Key Takeaways:
Saylor mentioned Technique could promote BTC to pay dividends in Might 2026, reversing its ‘by no means promote’ stance. Technique holds 818,334 BTC at a $75,537 common price amid $1.5B in annual dividend obligations. MSTR fell over 4% after hours and bitcoin dipped beneath $81,000 following the Q1 earnings name.
What Saylor Mentioned
The disclosure got here throughout Technique’s Q1 2026 earnings name on Monday, the place Saylor famous: “We’ll most likely promote some bitcoin to pay a dividend simply to inoculate the market and ship the message that we did it.”
The selection of the phrase “inoculate” was deliberate, with Saylor framing the potential sale as a signaling train reasonably than a purely monetary necessity, a transfer designed to display to markets and most popular shareholders that Technique can meet its obligations with out stress, eradicating uncertainty earlier than it turns into a legal responsibility.
“You purchase bitcoin with credit score, you let it recognize, and you then promote bitcoin to pay the dividend,” he added, describing the mechanism as in step with the agency’s core mannequin reasonably than a contradiction of it.
CEO Phong Le added that the corporate would think about promoting bitcoin provided that doing so was accretive to bitcoin per share, that means any sale would want to extend the per-share bitcoin publicity for widespread fairness holders, preserving the integrity of the core funding thesis. “Our potential to promote bitcoin both to purchase U.S. {dollars} or promote bitcoin to purchase debt if it’s accretive to bitcoin per share is one thing that we might think about doing going ahead,” Le mentioned.
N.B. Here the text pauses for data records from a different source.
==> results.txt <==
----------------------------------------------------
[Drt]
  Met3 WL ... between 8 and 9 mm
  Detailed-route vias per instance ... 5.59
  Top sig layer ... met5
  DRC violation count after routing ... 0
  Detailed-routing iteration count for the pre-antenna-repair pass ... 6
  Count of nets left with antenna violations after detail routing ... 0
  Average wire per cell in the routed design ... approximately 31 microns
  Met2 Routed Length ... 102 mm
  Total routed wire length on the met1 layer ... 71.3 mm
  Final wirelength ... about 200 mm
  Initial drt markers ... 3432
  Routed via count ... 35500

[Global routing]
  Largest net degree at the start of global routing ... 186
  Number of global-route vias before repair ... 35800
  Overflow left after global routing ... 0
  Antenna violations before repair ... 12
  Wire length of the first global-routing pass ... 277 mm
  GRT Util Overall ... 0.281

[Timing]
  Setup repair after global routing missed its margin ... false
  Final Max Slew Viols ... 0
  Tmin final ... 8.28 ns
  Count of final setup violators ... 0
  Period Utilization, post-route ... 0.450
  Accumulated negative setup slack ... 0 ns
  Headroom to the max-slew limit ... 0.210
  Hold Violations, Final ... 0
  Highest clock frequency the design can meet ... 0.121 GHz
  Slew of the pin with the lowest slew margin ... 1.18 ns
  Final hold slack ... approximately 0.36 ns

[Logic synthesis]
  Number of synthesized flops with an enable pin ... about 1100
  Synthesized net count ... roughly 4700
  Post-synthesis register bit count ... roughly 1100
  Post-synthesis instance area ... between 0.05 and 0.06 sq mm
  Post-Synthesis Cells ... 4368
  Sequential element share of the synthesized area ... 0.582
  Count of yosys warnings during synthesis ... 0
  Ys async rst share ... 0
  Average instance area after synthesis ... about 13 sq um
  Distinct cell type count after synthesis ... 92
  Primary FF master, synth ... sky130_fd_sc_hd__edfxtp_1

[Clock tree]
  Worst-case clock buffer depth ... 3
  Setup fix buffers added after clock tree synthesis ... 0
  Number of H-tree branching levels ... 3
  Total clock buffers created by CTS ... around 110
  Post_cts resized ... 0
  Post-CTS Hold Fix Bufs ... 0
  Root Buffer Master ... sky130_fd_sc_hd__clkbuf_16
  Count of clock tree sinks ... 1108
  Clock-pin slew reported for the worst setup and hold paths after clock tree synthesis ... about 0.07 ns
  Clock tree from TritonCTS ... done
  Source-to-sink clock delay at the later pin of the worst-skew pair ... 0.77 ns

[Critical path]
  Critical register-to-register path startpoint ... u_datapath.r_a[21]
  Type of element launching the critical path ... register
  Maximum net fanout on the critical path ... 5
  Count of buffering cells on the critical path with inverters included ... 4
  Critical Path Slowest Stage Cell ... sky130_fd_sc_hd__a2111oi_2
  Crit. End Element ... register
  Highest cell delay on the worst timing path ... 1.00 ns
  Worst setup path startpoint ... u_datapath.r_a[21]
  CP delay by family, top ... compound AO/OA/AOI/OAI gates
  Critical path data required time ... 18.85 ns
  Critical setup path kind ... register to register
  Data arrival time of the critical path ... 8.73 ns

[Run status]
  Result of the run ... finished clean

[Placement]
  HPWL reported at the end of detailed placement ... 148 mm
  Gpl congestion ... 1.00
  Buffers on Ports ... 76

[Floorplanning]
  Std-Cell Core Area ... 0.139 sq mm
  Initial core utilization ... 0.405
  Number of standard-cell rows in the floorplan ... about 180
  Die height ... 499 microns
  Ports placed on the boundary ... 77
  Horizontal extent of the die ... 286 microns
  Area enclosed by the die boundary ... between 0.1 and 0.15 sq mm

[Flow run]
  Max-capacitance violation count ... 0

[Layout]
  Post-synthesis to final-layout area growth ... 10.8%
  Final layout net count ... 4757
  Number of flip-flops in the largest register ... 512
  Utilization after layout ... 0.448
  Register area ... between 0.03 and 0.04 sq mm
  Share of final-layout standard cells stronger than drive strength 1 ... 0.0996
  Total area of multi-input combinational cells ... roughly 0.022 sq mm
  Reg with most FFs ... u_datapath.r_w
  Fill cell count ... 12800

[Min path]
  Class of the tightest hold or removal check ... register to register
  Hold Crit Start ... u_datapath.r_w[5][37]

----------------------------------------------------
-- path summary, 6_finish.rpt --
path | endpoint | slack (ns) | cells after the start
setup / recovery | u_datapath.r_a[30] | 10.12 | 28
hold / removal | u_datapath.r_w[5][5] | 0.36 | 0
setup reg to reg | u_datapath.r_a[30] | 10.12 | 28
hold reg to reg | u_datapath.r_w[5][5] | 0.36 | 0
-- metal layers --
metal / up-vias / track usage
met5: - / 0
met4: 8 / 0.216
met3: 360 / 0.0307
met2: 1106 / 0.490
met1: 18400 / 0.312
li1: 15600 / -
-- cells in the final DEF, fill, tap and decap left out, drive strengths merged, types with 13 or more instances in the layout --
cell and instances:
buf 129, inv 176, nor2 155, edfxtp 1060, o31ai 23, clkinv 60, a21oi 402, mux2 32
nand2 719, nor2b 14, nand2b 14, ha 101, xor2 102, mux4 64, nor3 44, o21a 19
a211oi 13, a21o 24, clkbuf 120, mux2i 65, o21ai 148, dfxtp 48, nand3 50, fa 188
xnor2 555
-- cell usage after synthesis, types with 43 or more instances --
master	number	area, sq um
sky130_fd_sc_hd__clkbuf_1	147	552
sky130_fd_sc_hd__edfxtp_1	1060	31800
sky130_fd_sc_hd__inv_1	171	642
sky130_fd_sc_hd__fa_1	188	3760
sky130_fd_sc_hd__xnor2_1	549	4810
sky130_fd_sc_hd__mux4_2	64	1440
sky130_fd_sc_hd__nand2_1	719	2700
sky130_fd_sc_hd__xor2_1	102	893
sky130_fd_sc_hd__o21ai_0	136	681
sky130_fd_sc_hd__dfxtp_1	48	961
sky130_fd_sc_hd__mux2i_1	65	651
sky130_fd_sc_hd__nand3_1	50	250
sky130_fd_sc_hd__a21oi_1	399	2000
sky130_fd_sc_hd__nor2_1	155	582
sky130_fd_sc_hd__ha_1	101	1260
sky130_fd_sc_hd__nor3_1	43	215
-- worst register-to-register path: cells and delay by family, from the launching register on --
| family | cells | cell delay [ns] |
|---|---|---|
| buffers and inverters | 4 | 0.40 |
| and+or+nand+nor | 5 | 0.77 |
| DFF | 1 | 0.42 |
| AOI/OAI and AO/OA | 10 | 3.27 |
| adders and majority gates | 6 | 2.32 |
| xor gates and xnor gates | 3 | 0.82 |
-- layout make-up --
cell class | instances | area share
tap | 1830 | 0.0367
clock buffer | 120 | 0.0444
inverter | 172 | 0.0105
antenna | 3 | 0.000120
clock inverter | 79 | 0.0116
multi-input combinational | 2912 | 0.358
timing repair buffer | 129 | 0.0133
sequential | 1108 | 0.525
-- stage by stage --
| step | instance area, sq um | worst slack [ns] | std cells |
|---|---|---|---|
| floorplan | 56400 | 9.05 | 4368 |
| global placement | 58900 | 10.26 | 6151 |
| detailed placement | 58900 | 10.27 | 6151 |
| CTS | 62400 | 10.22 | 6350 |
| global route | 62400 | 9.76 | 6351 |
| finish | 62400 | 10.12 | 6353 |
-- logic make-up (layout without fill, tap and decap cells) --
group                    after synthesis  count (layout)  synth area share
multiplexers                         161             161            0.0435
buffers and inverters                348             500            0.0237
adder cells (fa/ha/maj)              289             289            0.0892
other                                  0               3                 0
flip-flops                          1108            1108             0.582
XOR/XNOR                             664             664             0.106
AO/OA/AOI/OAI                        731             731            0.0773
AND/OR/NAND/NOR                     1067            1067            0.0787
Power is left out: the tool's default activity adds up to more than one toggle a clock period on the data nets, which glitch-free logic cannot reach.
===== src/rtl/ikod_pkg.sv =====
// Shared types, codes and field widths for the ID-keyed ordered deque.
package ikod_pkg;

  localparam int unsigned IKOD_DEPTH = 16;

  localparam int unsigned FUNC_W   = 3;
  localparam int unsigned ID_W     = 64;
  localparam int unsigned HANDLE_W = 32;
  localparam int unsigned STATUS_W = 2;
  localparam int unsigned TOTAL_W  = 5;
  localparam int unsigned ENTRY_W  = ID_W + HANDLE_W;
  localparam int unsigned IN_W     = 96;
  localparam int unsigned OUT_W    = 104;

  typedef enum logic [FUNC_W-1:0] {
    FUNC_PUSH_TAIL = 3'd0,
    FUNC_PUSH_HEAD = 3'd1,
    FUNC_REMOVE    = 3'd2,
    FUNC_POP_HEAD  = 3'd3,
    FUNC_POP_TAIL  = 3'd4,
    FUNC_FIND      = 3'd5,
    FUNC_PEEK_HEAD = 3'd6,
    FUNC_PEEK_TAIL = 3'd7
  } func_e;

  typedef enum logic [STATUS_W-1:0] {
    STATUS_OK    = 2'd0,
    STATUS_EMPTY = 2'd1,
    STATUS_FULL  = 2'd2
  } status_e;

  typedef struct packed {
    logic [ID_W-1:0]     id;
    logic [HANDLE_W-1:0] handle;
  } entry_t;

endpackage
Technique at the moment holds 818,334 BTC at a mean acquisition price of $75,537 per coin, with the agency’s digital property carrying a mixed market worth of $64.14 billion;
The Numbers Behind The Pivot
The context behind the shift is a troublesome first quarter as Technique reported a $12.54 billion Q1 web loss pushed by a $14.46 billion unrealized decline on its bitcoin holdings (as BTC slid towards $62,000 throughout February’s market pullback).
The corporate faces roughly $1.5 billion in annual obligations throughout its two most popular inventory devices: STRK, which pays 8% dividends, and STRC, which pays roughly 10–11.5% yearly. Technique has about 18 months of dividend protection remaining.
With bitcoin’s current value volatility limiting the agency’s potential to boost contemporary capital on favorable phrases, a selective bitcoin sale, structured as accretive to BTC per share, offers the corporate a liquidity backstop that doesn’t require issuing new fairness at a reduction.
Following the decision, Technique’s inventory fell greater than 4% in after-hours buying and selling. Bitcoin itself briefly slipped beneath $81,000.